Source: an optimization exercise on an open RTL-to-GDS flow (aim: small area and a short achievable clock period). Production flows keep margins and buffers that such runs may drop. In this exercise RTL edits were held to simulation tests only and were not proved equivalent to the original. Power figures rest on the tool's default switching activity, not on a simulated workload.

===== run.sh =====
#!/bin/bash
# synth_recipe.tcl (not shown) runs the flow's synth.tcl, then flattens the netlist and writes it again
# the make line also repeats each setting of config.mk as NAME=value (left out here)
make -C /OpenROAD-flow-scripts/flow DESIGN_CONFIG=/design/flow/config.mk WORK_HOME=/design/flow/orfs CLKGATE_MAP_FILE= SYNTH_SCRIPT=/design/flow/synth_recipe.tcl finish

===== config.mk =====
export PLATFORM = sky130hd
export DESIGN_NAME = banked_mem_top
export DESIGN_NICKNAME = banked_mem_top
export VERILOG_FILES = /design/flow/design.v
export SDC_FILE = /design/flow/constraint.sdc
export NUM_CORES = 4
export LEC_CHECK = 0
export CAP_MARGIN = 20
export CELL_PAD_IN_SITES_DETAIL_PLACEMENT = 2
export CELL_PAD_IN_SITES_GLOBAL_PLACEMENT = 3
export CORE_MARGIN = 2
export CORE_UTILIZATION = 30
export PLACE_DENSITY = 0.35
export SLEW_MARGIN = 20

===== constraint.sdc =====
create_clock -name core_clock -period 6.0 [get_ports {clock}]
set_input_delay 1.2000 -clock core_clock [delete_from_list [all_inputs] [get_ports {clock}]]
set_output_delay 1.2000 -clock core_clock [all_outputs]
set_load 0.01 [all_outputs]

===== design.v =====
`default_nettype none
package bank_pkg;
  parameter int unsigned DEF_NUM_BANKS = 4;
  parameter int unsigned DEF_ROWS = 64;
  parameter int unsigned DEF_DATA_BITS = 32;
  parameter int unsigned DEF_LANES = 4;
  parameter int unsigned DEF_READ_LATENCY = 1;
  parameter int unsigned DEF_FORWARD = 1;
  function automatic int unsigned bank_bits(input int unsigned num_banks);
    bank_bits = $clog2(num_banks);
    if (bank_bits < 1) begin
      bank_bits = 1;
    end
  endfunction
  function automatic int unsigned addr_bits(input int unsigned num_banks,
                                            input int unsigned rows);
    addr_bits = $clog2(num_banks * rows);
    if (addr_bits < 1) begin
      addr_bits = 1;
    end
  endfunction
endpackage
`default_nettype wire
`timescale 1ns/1ps
`default_nettype none
module bank_ram_1r1w #(
  parameter int unsigned ROWS = bank_pkg::DEF_ROWS,
  parameter int unsigned DATA_BITS = bank_pkg::DEF_DATA_BITS,
  parameter int unsigned LANES = bank_pkg::DEF_LANES,
  parameter int unsigned READ_LATENCY = bank_pkg::DEF_READ_LATENCY,
  parameter int unsigned FORWARD = bank_pkg::DEF_FORWARD
) (
  input  logic                                     clock,
  input  logic                                     rd_enable,
  input  logic [bank_pkg::addr_bits(1, ROWS)-1:0]  rd_row,
  output logic [DATA_BITS-1:0]                     rd_data,
  input  logic [LANES-1:0]                         wr_mask,
  input  logic [bank_pkg::addr_bits(1, ROWS)-1:0]  wr_row,
  input  logic [DATA_BITS-1:0]                     wr_data
);
  localparam int unsigned ROW_W = bank_pkg::addr_bits(1, ROWS);
  localparam int unsigned LANE_BITS = DATA_BITS / LANES;
  logic [0:LANES-1][LANE_BITS-1:0] mem [ROWS];
  logic [0:LANES-1][LANE_BITS-1:0] wr_lanes;
  logic [0:LANES-1][LANE_BITS-1:0] stored_lanes;
  logic [0:LANES-1][LANE_BITS-1:0] rd_lanes;
  logic                            fwd_hit;
  assign wr_lanes = wr_data;
  always_ff @(posedge clock) begin
    for (int i = 0; i < LANES; i++) begin
      if (wr_mask[i]) begin
        mem[wr_row][i] <= wr_lanes[i];
      end
    end
  end
  assign stored_lanes = mem[rd_row];
  assign fwd_hit = (FORWARD != 0) && (wr_row == rd_row);
  always_comb begin
    rd_lanes = stored_lanes;
    for (int i = 0; i < LANES; i++) begin
      if (fwd_hit && wr_mask[i]) begin
        rd_lanes[i] = wr_lanes[i];
      end
    end
  end
  generate
    if (READ_LATENCY == 1) begin : g_reg_out
      always_ff @(posedge clock) begin
        if (rd_enable) begin
          rd_data <= rd_lanes;
        end
      end
    end else begin : g_comb_out
      assign rd_data = rd_lanes;
    end
  endgenerate
  if (DATA_BITS % LANES != 0) begin : g_bad_lanes
    $error("bank_ram_1r1w: DATA_BITS %0d not a multiple of LANES %0d", DATA_BITS, LANES);
  end
  if (READ_LATENCY > 1) begin : g_bad_latency
    $error("bank_ram_1r1w: READ_LATENCY must be 0 or 1, got %0d", READ_LATENCY);
  end
endmodule
`default_nettype wire
`timescale 1ns/1ps
`default_nettype none
module bank_req_decoder #(
  parameter int unsigned NUM_BANKS = bank_pkg::DEF_NUM_BANKS,
  parameter int unsigned ROWS = bank_pkg::DEF_ROWS,
  parameter int unsigned LANES = bank_pkg::DEF_LANES
) (
  input  logic                                             rd_enable,
  input  logic [bank_pkg::addr_bits(NUM_BANKS, ROWS)-1:0]  rd_addr,
  input  logic [LANES-1:0]                                 wr_mask,
  input  logic [bank_pkg::addr_bits(NUM_BANKS, ROWS)-1:0]  wr_addr,
  output logic [NUM_BANKS-1:0]                             bank_rd_enable,
  output logic [bank_pkg::addr_bits(1, ROWS)-1:0]          bank_rd_row,
  output logic [NUM_BANKS*LANES-1:0]                       bank_wr_mask,
  output logic [bank_pkg::addr_bits(1, ROWS)-1:0]          bank_wr_row,
  output logic [bank_pkg::bank_bits(NUM_BANKS)-1:0]        rd_bank
);
  localparam int unsigned BANK_W = bank_pkg::bank_bits(NUM_BANKS);
  localparam int unsigned ROW_W = bank_pkg::addr_bits(1, ROWS);
  localparam int unsigned ADDR_W = bank_pkg::addr_bits(NUM_BANKS, ROWS);
  localparam int unsigned WORDS = NUM_BANKS * ROWS;
  logic [BANK_W-1:0] wr_bank;
  assign rd_bank = BANK_W'(rd_addr);
  assign wr_bank = BANK_W'(wr_addr);
  assign bank_rd_row = ROW_W'(rd_addr >> BANK_W);
  assign bank_wr_row = ROW_W'(wr_addr >> BANK_W);
  always_comb begin
    bank_rd_enable = '0;
    bank_rd_enable[rd_bank] = rd_enable;
  end
  always_comb begin
    bank_wr_mask = '0;
    bank_wr_mask[wr_bank*LANES +: LANES] = wr_mask;
  end
  if (NUM_BANKS < 2 || (NUM_BANKS & (NUM_BANKS - 1)) != 0) begin : g_bad_banks
    $error("bank_req_decoder: NUM_BANKS %0d is not a power of two", NUM_BANKS);
  end
endmodule
`default_nettype wire
`timescale 1ns/1ps
`default_nettype none
module bank_read_collect #(
  parameter int unsigned NUM_BANKS = bank_pkg::DEF_NUM_BANKS,
  parameter int unsigned DATA_BITS = bank_pkg::DEF_DATA_BITS,
  parameter int unsigned READ_LATENCY = bank_pkg::DEF_READ_LATENCY
) (
  input  logic                                       clock,
  input  logic                                       rst,
  input  logic                                       rd_enable,
  input  logic [bank_pkg::bank_bits(NUM_BANKS)-1:0]  rd_bank,
  input  logic [NUM_BANKS*DATA_BITS-1:0]             bank_rd_data,
  output logic [DATA_BITS-1:0]                       rd_data,
  output logic                                       rd_valid
);
  localparam int unsigned BANK_W = bank_pkg::bank_bits(NUM_BANKS);
  logic [BANK_W-1:0] sel_bank;
  generate
    if (READ_LATENCY == 1) begin : g_pipe
      logic [BANK_W-1:0] bank_q;
      logic              valid_q;
      always_ff @(posedge clock) begin
        bank_q <= rd_bank;
      end
      always_ff @(posedge clock) begin
        if (rst) begin
          valid_q <= 1'b0;
        end else begin
          valid_q <= rd_enable;
        end
      end
      assign sel_bank = bank_q;
      assign rd_valid = valid_q;
    end else begin : g_direct
      assign sel_bank = rd_bank;
      assign rd_valid = rd_enable;
    end
  endgenerate
  assign rd_data = bank_rd_data[sel_bank*DATA_BITS +: DATA_BITS];
endmodule
`default_nettype wire
`timescale 1ns/1ps
`default_nettype none
module banked_mem_top #(
  parameter int unsigned NUM_BANKS = bank_pkg::DEF_NUM_BANKS,
  parameter int unsigned ROWS = bank_pkg::DEF_ROWS,
  parameter int unsigned DATA_BITS = bank_pkg::DEF_DATA_BITS,
  parameter int unsigned LANES = bank_pkg::DEF_LANES,
  parameter int unsigned READ_LATENCY = bank_pkg::DEF_READ_LATENCY,
  parameter int unsigned FORWARD = bank_pkg::DEF_FORWARD
) (
  input  logic                                             clock,
  input  logic                                             rst,
  input  logic                                             rd_enable,
  input  logic [bank_pkg::addr_bits(NUM_BANKS, ROWS)-1:0]  rd_addr,
  output logic [DATA_BITS-1:0]                             rd_data,
  output logic                                             rd_valid,
  input  logic [LANES-1:0]                                 wr_mask,
  input  logic [bank_pkg::addr_bits(NUM_BANKS, ROWS)-1:0]  wr_addr,
  input  logic [DATA_BITS-1:0]                             wr_data
);
  localparam int unsigned BANK_W = bank_pkg::bank_bits(NUM_BANKS);
  localparam int unsigned ROW_W = bank_pkg::addr_bits(1, ROWS);
  logic [NUM_BANKS-1:0]           bank_rd_enable;
  logic [ROW_W-1:0]               bank_rd_row;
  logic [NUM_BANKS*LANES-1:0]     bank_wr_mask;
  logic [ROW_W-1:0]               bank_wr_row;
  logic [BANK_W-1:0]              rd_bank;
  logic [NUM_BANKS*DATA_BITS-1:0] bank_rd_data;
  bank_req_decoder #(
    .NUM_BANKS (NUM_BANKS),
    .ROWS      (ROWS),
    .LANES     (LANES)
  ) u_decoder (
    .rd_enable      (rd_enable),
    .rd_addr        (rd_addr),
    .wr_mask        (wr_mask),
    .wr_addr        (wr_addr),
    .bank_rd_enable (bank_rd_enable),
    .bank_rd_row    (bank_rd_row),
    .bank_wr_mask   (bank_wr_mask),
    .bank_wr_row    (bank_wr_row),
    .rd_bank        (rd_bank)
  );
  for (genvar b = 0; b < NUM_BANKS; b++) begin : g_bank
    bank_ram_1r1w #(
      .ROWS         (ROWS),
      .DATA_BITS    (DATA_BITS),
      .LANES        (LANES),
      .READ_LATENCY (READ_LATENCY),
      .FORWARD      (FORWARD)
    ) u_bank (
      .clock     (clock),
      .rd_enable (bank_rd_enable[b]),
      .rd_row    (bank_rd_row),
      .rd_data   (bank_rd_data[b*DATA_BITS +: DATA_BITS]),
      .wr_mask   (bank_wr_mask[b*LANES +: LANES]),
      .wr_row    (bank_wr_row),
      .wr_data   (wr_data)
    );
  end
  bank_read_collect #(
    .NUM_BANKS    (NUM_BANKS),
    .DATA_BITS    (DATA_BITS),
    .READ_LATENCY (READ_LATENCY)
  ) u_collect (
    .clock        (clock),
    .rst          (rst),
    .rd_enable    (rd_enable),
    .rd_bank      (rd_bank),
    .bank_rd_data (bank_rd_data),
    .rd_data      (rd_data),
    .rd_valid     (rd_valid)
  );
endmodule
`default_nettype wire

==> summary.txt <==
cells by family after synthesis:
kind of cell / Yosys count
flip-flops: 8323
multiplexers: 2613
AND/OR/NAND/NOR: 2109
AO/OA/AOI/OAI: 1120
buffers and inverters: 974
XOR/XNOR: 6
adder cells (fa/ha/maj): 3
area by class of cell:
cell class	instances	share of cell area [%]
sequential	8323	65.6
multi-input combinational	5851	17.8
clock buffer	1185	6.70
tap	14400	4.72
timing repair buffer	1414	3.57
clock inverter	596	1.44
antenna	162	0.106
inverter	8	0.0105
placed cells by master, fill, tap and decap left out, types with 22 or more instances in the layout:
cell	Yosys	layout
nand2_1	548	462
mux2i_1	698	698
a31oi_1	63	63
inv_6	0	22
a21oi_1	132	132
o221ai_1	27	27
clkinv_1	0	234
a221oi_1	27	27
nor2_1	1133	1117
buf_12	20	189
clkbuf_16	0	987
mux4_2	1887	1887
o21ai_0	34	34
clkinvlp_4	0	42
buf_4	239	1125
clkinv_2	0	184
nor4_1	26	26
a211oi_1	35	35
nor3_1	53	36
nand2_4	0	68
nand3_1	190	190
and3_1	40	40
clkbuf_1	330	192
edfxtp_1	8320	8320
diode_2	0	162
clkdlybuf4s50_1	0	48
a22oi_1	360	360
bufinv_16	0	98
nand4_1	41	41
a32oi_1	87	87
o22ai_1	210	208
buf_8	27	36
a22o_1	41	41
power breakdown:
part | total, mW | switching [mW] | internal [mW]
Sequential | 64.2 | 0.0888 | 64.1
Combinational | 7.42 | 5.25 | 2.16
Clock | 58.9 | 24.8 | 34.1
critical path: stages, from the launching register on:
cell and delay [ns]:
dfxtp_4 0.68, buf_4 0.59, mux4_2 0.83, clkdlybuf4s50_1 0.59
how the worst max path moves through the flow:
stage	from	to	cells after the start
global placement	rd_addr[4]	g_bank[0].u_bank.rd_data[3]$_DFFE_PP_	9
CTS	u_collect.g_pipe.bank_q[0]$_DFF_P_	rd_data[11]	3
finish	u_collect.g_pipe.bank_q[0]$_DFF_P_	rd_data[11]	3
floorplan	rd_addr[0]	g_bank[0].u_bank.rd_data[0]$_DFFE_PP_	3
detailed placement	wr_addr[0]	g_bank[3].u_bank.mem[7][25]$_DFFE_PP_	9
global route	u_collect.g_pipe.bank_q[0]$_DFF_P_	rd_data[11]	3
through the flow:
step | util (%) | hold WS, ns
after CTS | 35.4 | 0.247
after detailed placement | 32.5 | 0.936
after global routing | 35.4 | 0.283
after floorplan | - | 0.818
final | 35.4 | 0.341
after global placement | 32.5 | 0.937
state kept, by name, summed over array words and instances, names as in the netlist:
register and count:
u_collect.g_pipe.bank_q 2, g_bank.u_bank.rd_data 128, g_bank.u_bank.mem 8192, u_collect.g_pipe.valid_q 1
layer usage:
| layer | part of all wire [%] | routed length [um] | global-route usage [%] |
|---|---|---|---|
| met5 | 0.0075 | 106 | 0 |
| met2 | 49 | 683000 | 42.5 |
| met3 | 4.8 | 67100 | 3.06 |
| met4 | 2.2 | 31400 | 5.57 |
| met1 | 44 | 623000 | 36.1 |
==> reports/results.ini <==
[cts]
cts-buffers-inserted = 961
post_cts_buffers = 0
insertion_delay_ns = 1.21
cts.sinks = 8323
cts_resized = 0
cts_max_level = 6
cts.root.buffer_cell = clkbuf_16
clk_pin_slew_ns = 0.06
cts.path.max_buffers = 5
cts_hold_buf = 0
cts_tree = yes

[sta]
tns_ns = 0
fmax_mhz = 191
hold_viol = 0
min_period_over_period_pct = 87.4
rsz0062_at_grt = false
worst_pin_slew_ns = 1.40
fin_worst_skew_ns = 0.0670
slew_headroom_pct = 6.57
finalMaxSlewViolations = 0
min_period_ns = 5.24
setup_viol = 0
fin_ws_ns = 0.757

[placed_design]
place_ws_ns = 0.495
dp_hpwl_um = 917000
gp_congestion = 0.801
place_inst = 30000
numPortBuffers = 87
placed_area_sq_um = 349000

[finish]
fin_cells = 31900
multi_input_area_sq_um = 67800
area_delta_synth_final_pct = 17.9
nNetsFinal = 16600
drive_above_1_share_pct = 27.7
stdcell_area_sq_um = 381000
seq_area_sq_um = 250000
fillers = 104000

[grt]
track_usage_pct = 25.5
grt_pass1_wl_um = 1840000
grt_max_degree = 153
grt_pass1_vias = 179000
antenna_found_initial = 244
grt-ovfl-total = 0

[logic_synthesis]
synth_xor_area_share_pct = 0.0163
avgSynthCellArea_sq_um = 21.3
synth_top_family_by_area = multiplexers
synth_edf_count = 8320
synthTopCellsByCount = edfxtp_1, mux4_2, nor2_1
synth-seq-cells = 8323
synth-compound-area-share_pct = 2.48
syn_inst = 15100
yosysTopAreaCellShare_pct = 77.4
synthArstFlopShare_pct = 0
synth-adder-area-share_pct = 0.0116
synth_simple_gate_area_share_pct = 2.71
ys_seq_area_share_pct = 77.4
synthesis.nets = 15200
synth_most_common_cell = edfxtp_1
netlist_area_sq_um = 323000
yosysUniqueCellTypes = 70
yosys.area.top_type = edfxtp_1
ys_warn_count = 3
ys.flop_type = edfxtp_1
muxShareOfSynthArea_pct = 15.5
ys_top_cells_by_area = edfxtp_1, mux4_2, mux2i_1

[detailed_routing]
dr.pass1.iters = 5
wl_per_cell_um = 44.0
drc_errors = 0
via_per_inst = 5.29
vias = 169000
ant_nets = 0
wl_um = 1400000
drtIter0Drc = 19400

[hold_path]
hold_path_depth = 1
min_from = wr_data[11]
min_to = g_bank[1].u_bank.mem[49][11]$_DFFE_PP_
hp-class = primary input to register

[job]
drv_cap = 0

[pwr]
vdd_ir_drop_max_v = 0.000338
finalPower_mw = 131
p_per_area_nw_per_um2 = 343
leakage_nw = 120

[worst_setup_path]
r2r.worst_path.cells = 6
cp.arrival_ns = 4.04
critical_path_class = register to primary output
startpoint_type = register
r2r-end = g_bank[3].u_bank.rd_data[12]$_DFFE_PP_
required_ns = 4.80
reg2reg_slack_ns = 3.19
timing.rr.start = g_bank[3].u_bank.mem[60][12]$_DFFE_PP_
critPathMaxFanout = 16
worst_setup_path_end_kind = primary output

[floorplan]
start_util_pct = 30.1
core_area_sq_um = 1070000
io_pins = 88
die_area_sq_um = 1080000
die_w_um = 1040
dieHeight_um = 1040
num_rows = 381

[outcome]
status = finished clean

## port drivers added, routing unchanged
The results above use ideal ports. As a check the final layout listed here was re-extracted and re-timed, cells and wires unchanged.
Step 1 (the two cells are an assumption about what drives the block):
set clk [get_ports {clock}]
set_driving_cell -lib_cell sky130_fd_sc_hd__clkbuf_16 $clk
set_driving_cell -lib_cell sky130_fd_sc_hd__buf_2 [delete_from_list [all_inputs] $clk]
Step 2 times the ports against the registers' clock, not the clock port: input delays grow and output delays shrink by t, the midpoint of the rising clock arrivals with the driver on.
a / b / c = no drivers / after step 1 / after step 2; a / b = the first two.
t (ns): 1.358
setup slack, ns: 0.757 / 0.576 / 0.307
hold slack, ns: 0.341 / 0.219 / 0.952
worst slew at a driven data input, ns: 0.79
pins driven straight from the clock port: 1
After both steps setup and hold are still met in this run. For this run, drivers alone change the setup slack by -0.181 ns; drivers and shift together by -0.450 ns.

──────

◆ **INSTRUCTIONS TO FOLLOW**
Going down the listing above, begin printing at the line with "fin_worst_skew_ns = 0.0670" and finish with the line with "synth-compound-area-share_pct = 2.48", exactly as they appear.

◆ **ANSWER TO THE EXERCISE**
fin_worst_skew_ns = 0.0670
slew_headroom_pct = 6.57
finalMaxSlewViolations = 0
min_period_ns = 5.24
setup_viol = 0
fin_ws_ns = 0.757

[placed_design]
place_ws_ns = 0.495
dp_hpwl_um = 917000
gp_congestion = 0.801
place_inst = 30000
numPortBuffers = 87
placed_area_sq_um = 349000

[finish]
fin_cells = 31900
multi_input_area_sq_um = 67800
area_delta_synth_final_pct = 17.9
nNetsFinal = 16600
drive_above_1_share_pct = 27.7
stdcell_area_sq_um = 381000
seq_area_sq_um = 250000
fillers = 104000

[grt]
track_usage_pct = 25.5
grt_pass1_wl_um = 1840000
grt_max_degree = 153
grt_pass1_vias = 179000
antenna_found_initial = 244
grt-ovfl-total = 0

[logic_synthesis]
synth_xor_area_share_pct = 0.0163
avgSynthCellArea_sq_um = 21.3
synth_top_family_by_area = multiplexers
synth_edf_count = 8320
synthTopCellsByCount = edfxtp_1, mux4_2, nor2_1
synth-seq-cells = 8323
synth-compound-area-share_pct = 2.48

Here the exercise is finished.